──────── Data to examine
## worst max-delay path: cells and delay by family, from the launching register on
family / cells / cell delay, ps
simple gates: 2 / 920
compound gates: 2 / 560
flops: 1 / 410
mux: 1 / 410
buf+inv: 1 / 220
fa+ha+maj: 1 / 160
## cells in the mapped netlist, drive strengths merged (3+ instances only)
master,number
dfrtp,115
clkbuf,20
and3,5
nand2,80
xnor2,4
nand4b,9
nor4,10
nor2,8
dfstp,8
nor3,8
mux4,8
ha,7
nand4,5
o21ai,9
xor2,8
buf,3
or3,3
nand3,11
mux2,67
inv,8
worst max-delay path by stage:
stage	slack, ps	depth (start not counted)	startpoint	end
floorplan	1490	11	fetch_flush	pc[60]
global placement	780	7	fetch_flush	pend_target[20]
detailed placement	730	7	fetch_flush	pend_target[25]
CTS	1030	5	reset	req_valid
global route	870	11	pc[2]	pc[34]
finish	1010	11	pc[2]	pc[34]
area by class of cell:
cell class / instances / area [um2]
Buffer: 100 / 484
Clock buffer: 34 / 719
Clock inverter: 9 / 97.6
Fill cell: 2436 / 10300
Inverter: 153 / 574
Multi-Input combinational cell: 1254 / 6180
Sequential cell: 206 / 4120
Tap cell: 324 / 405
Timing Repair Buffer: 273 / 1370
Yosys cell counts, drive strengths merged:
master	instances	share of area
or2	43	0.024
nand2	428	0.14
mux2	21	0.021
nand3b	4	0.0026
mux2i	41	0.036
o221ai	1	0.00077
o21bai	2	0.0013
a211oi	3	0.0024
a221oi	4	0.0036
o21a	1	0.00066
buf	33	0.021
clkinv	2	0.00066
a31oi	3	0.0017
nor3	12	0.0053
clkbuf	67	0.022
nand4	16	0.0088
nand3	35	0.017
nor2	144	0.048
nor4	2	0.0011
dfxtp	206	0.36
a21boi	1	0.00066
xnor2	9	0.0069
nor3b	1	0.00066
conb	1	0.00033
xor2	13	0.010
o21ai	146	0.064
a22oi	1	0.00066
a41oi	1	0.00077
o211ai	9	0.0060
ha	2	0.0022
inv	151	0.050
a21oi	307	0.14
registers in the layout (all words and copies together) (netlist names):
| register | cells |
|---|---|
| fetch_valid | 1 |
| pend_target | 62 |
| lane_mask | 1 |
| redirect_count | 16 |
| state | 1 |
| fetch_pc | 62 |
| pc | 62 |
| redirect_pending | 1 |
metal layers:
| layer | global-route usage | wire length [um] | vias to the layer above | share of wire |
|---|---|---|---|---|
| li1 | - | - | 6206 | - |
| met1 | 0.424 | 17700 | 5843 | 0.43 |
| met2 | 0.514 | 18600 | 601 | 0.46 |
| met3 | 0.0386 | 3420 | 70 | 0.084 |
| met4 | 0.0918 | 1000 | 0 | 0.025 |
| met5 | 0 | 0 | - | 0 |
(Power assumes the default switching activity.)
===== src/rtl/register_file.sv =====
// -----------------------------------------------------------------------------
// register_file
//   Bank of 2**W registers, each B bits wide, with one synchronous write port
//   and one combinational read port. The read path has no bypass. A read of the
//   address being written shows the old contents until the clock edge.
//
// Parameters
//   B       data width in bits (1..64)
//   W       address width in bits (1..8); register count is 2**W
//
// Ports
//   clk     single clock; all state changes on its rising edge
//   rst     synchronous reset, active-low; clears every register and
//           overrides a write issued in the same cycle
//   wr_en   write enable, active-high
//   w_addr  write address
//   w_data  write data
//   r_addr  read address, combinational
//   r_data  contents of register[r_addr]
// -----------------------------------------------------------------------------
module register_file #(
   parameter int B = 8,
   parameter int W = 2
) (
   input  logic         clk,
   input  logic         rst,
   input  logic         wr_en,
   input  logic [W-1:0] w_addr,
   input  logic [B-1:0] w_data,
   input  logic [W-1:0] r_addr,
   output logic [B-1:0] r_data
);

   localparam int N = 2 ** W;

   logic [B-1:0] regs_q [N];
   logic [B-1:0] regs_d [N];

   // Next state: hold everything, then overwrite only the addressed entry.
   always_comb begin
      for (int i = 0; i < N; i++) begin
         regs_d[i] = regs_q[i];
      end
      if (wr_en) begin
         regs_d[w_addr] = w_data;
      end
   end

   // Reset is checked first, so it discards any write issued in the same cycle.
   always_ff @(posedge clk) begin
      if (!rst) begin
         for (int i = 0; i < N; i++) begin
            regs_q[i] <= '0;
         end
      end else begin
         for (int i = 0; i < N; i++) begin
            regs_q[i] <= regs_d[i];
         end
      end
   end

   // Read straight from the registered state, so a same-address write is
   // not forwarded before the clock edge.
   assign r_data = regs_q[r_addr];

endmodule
────────────────
──────── Data to examine
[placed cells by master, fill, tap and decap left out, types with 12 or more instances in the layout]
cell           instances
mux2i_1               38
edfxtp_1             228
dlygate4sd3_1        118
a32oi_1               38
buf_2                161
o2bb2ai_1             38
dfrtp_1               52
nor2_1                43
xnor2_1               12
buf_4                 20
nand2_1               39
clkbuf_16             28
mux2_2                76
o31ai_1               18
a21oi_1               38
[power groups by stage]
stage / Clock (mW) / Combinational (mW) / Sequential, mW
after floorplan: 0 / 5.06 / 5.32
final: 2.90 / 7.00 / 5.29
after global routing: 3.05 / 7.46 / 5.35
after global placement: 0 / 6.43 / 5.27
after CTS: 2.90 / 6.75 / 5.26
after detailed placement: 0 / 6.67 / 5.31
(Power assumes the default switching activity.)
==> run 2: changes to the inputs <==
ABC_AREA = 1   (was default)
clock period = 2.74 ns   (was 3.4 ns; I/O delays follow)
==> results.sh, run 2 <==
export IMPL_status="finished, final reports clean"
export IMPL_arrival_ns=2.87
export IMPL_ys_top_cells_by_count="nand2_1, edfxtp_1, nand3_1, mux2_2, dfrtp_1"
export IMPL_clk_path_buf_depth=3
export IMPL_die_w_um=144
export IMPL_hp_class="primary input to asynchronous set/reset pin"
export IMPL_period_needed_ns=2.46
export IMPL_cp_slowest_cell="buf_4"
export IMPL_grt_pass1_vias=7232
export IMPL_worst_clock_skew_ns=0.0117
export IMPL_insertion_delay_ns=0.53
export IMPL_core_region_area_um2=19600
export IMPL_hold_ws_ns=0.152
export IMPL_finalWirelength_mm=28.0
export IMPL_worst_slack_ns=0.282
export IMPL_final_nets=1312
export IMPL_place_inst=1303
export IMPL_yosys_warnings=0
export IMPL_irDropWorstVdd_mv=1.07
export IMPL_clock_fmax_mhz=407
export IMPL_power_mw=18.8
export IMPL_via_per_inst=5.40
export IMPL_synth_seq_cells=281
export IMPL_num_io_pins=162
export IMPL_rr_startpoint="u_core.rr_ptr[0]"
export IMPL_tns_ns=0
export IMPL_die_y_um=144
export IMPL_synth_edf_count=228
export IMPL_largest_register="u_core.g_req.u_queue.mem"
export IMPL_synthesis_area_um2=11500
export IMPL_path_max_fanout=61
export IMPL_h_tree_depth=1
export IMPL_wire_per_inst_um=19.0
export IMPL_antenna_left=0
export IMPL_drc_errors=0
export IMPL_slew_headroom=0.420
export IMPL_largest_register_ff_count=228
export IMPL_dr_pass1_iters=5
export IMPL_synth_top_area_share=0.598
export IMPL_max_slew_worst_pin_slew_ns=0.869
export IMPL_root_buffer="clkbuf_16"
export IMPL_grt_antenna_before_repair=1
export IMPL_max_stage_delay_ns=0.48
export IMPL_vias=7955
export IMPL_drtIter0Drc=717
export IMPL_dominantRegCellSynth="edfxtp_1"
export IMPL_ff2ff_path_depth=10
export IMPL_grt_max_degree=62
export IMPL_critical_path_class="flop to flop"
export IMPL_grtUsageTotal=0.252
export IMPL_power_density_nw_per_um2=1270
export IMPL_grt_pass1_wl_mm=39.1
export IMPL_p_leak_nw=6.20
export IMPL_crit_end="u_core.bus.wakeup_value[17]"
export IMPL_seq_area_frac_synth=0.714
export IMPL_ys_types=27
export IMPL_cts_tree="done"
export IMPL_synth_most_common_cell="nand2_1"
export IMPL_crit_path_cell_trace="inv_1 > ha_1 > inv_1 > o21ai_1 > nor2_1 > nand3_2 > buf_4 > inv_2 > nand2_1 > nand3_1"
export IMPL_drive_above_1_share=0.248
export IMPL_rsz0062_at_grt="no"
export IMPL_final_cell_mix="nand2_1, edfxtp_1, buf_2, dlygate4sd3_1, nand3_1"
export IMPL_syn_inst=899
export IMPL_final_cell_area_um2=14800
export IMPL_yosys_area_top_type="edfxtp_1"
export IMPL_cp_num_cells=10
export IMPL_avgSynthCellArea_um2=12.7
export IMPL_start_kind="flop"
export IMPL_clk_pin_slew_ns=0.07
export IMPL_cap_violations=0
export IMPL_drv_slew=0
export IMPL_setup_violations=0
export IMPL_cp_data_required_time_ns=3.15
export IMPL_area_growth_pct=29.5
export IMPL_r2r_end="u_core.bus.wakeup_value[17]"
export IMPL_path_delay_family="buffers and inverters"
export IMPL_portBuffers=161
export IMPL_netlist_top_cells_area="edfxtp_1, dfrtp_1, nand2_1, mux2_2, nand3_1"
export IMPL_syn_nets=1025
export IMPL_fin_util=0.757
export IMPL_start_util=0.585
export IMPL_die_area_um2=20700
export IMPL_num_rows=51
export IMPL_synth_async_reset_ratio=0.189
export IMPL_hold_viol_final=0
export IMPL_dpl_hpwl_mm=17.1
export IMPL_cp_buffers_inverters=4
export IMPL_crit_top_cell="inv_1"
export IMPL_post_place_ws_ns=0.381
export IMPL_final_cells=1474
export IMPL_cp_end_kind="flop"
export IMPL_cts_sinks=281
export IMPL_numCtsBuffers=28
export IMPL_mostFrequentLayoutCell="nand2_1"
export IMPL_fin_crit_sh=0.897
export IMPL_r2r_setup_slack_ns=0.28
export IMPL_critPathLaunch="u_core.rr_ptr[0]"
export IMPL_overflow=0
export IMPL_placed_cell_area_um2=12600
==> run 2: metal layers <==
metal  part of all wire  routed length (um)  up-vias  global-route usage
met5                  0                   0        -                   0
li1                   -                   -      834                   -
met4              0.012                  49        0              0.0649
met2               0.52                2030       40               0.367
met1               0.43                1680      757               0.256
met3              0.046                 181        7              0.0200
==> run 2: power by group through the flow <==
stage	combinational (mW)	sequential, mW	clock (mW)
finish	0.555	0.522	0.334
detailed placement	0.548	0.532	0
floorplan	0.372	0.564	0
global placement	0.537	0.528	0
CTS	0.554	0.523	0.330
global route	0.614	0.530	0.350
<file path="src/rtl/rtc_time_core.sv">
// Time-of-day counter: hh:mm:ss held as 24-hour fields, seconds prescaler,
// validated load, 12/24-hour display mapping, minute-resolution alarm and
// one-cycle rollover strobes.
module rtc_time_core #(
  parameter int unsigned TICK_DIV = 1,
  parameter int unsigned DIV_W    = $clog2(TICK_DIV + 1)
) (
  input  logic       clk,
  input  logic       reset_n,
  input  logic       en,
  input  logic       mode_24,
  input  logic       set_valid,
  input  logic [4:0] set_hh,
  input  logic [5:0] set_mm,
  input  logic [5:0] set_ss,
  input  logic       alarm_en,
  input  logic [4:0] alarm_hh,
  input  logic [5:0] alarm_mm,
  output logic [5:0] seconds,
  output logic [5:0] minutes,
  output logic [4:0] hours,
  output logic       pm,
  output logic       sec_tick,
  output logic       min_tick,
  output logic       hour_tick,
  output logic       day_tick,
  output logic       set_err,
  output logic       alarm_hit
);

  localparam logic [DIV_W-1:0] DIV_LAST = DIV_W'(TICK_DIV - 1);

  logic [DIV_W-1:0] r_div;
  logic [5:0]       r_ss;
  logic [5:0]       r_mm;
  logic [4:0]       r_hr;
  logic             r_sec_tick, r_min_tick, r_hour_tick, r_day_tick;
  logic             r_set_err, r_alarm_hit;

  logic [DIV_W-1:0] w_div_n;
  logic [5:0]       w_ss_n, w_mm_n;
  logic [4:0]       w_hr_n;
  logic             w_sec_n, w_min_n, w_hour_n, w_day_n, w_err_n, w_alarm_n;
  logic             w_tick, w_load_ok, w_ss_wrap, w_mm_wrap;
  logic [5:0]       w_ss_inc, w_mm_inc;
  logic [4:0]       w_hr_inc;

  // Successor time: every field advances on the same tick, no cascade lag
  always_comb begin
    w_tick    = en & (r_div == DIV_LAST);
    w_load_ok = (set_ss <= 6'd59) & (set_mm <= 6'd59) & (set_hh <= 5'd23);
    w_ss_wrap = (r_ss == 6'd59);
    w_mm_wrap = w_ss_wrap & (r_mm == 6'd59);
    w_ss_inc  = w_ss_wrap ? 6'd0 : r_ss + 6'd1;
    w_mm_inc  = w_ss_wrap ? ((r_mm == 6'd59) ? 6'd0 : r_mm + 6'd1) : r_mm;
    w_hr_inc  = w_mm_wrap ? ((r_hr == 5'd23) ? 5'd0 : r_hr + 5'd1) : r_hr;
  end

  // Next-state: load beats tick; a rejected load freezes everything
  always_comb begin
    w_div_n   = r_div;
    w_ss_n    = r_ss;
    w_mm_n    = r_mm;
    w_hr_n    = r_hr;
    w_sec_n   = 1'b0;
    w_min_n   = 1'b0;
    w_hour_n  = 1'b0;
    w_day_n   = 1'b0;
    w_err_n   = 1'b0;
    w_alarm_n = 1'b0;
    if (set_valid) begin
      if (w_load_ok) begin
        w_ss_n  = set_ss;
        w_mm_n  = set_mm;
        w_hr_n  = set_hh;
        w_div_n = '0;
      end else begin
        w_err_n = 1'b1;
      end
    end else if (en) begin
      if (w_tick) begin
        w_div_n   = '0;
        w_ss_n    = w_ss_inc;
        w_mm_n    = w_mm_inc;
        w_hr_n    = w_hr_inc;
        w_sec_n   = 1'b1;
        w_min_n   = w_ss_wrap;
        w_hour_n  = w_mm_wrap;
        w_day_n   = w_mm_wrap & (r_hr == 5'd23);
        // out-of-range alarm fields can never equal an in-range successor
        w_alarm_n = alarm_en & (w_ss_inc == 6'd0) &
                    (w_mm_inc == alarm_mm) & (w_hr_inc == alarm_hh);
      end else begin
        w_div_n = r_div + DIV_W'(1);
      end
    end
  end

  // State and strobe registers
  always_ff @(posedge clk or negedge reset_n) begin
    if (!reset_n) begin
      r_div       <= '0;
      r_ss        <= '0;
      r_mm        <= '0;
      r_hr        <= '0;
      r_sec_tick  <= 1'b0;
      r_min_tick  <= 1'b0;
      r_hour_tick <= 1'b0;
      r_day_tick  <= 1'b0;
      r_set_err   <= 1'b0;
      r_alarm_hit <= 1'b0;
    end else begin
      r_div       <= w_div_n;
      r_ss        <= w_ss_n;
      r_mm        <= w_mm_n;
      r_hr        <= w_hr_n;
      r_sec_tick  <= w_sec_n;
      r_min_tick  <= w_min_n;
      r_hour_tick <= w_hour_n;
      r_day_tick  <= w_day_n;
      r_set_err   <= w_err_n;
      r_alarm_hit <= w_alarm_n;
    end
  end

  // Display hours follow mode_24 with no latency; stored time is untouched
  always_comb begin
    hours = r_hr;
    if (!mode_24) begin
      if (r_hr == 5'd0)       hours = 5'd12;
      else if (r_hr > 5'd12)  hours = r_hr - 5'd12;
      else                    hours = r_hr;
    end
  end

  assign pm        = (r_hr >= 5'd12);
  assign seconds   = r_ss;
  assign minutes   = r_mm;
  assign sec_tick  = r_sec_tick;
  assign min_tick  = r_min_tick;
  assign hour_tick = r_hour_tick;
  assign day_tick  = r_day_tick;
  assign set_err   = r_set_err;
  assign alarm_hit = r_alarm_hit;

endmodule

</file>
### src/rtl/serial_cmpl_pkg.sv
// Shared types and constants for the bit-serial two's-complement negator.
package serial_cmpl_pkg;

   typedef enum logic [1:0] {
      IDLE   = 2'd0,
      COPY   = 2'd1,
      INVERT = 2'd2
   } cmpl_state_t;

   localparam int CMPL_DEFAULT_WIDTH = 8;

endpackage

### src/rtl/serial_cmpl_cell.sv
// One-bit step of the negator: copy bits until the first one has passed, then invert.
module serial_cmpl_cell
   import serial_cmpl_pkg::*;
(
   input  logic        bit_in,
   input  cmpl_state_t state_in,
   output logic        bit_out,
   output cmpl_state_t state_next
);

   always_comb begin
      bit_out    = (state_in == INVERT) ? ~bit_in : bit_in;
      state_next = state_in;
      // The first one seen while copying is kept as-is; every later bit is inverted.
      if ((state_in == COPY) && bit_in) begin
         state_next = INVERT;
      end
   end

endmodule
────────────────
### [Problem requirements]
In the material above, transcribe exactly the lines beginning at the one with "export IMPL_avgSynthCellArea_um2=12.7" and ending at the one with "export IMPL_start_util=0.585", both included.

### [Expected answer]
export IMPL_avgSynthCellArea_um2=12.7
export IMPL_start_kind="flop"
export IMPL_clk_pin_slew_ns=0.07
export IMPL_cap_violations=0
export IMPL_drv_slew=0
export IMPL_setup_violations=0
export IMPL_cp_data_required_time_ns=3.15
export IMPL_area_growth_pct=29.5
export IMPL_r2r_end="u_core.bus.wakeup_value[17]"
export IMPL_path_delay_family="buffers and inverters"
export IMPL_portBuffers=161
export IMPL_netlist_top_cells_area="edfxtp_1, dfrtp_1, nand2_1, mux2_2, nand3_1"
export IMPL_syn_nets=1025
export IMPL_fin_util=0.757
export IMPL_start_util=0.585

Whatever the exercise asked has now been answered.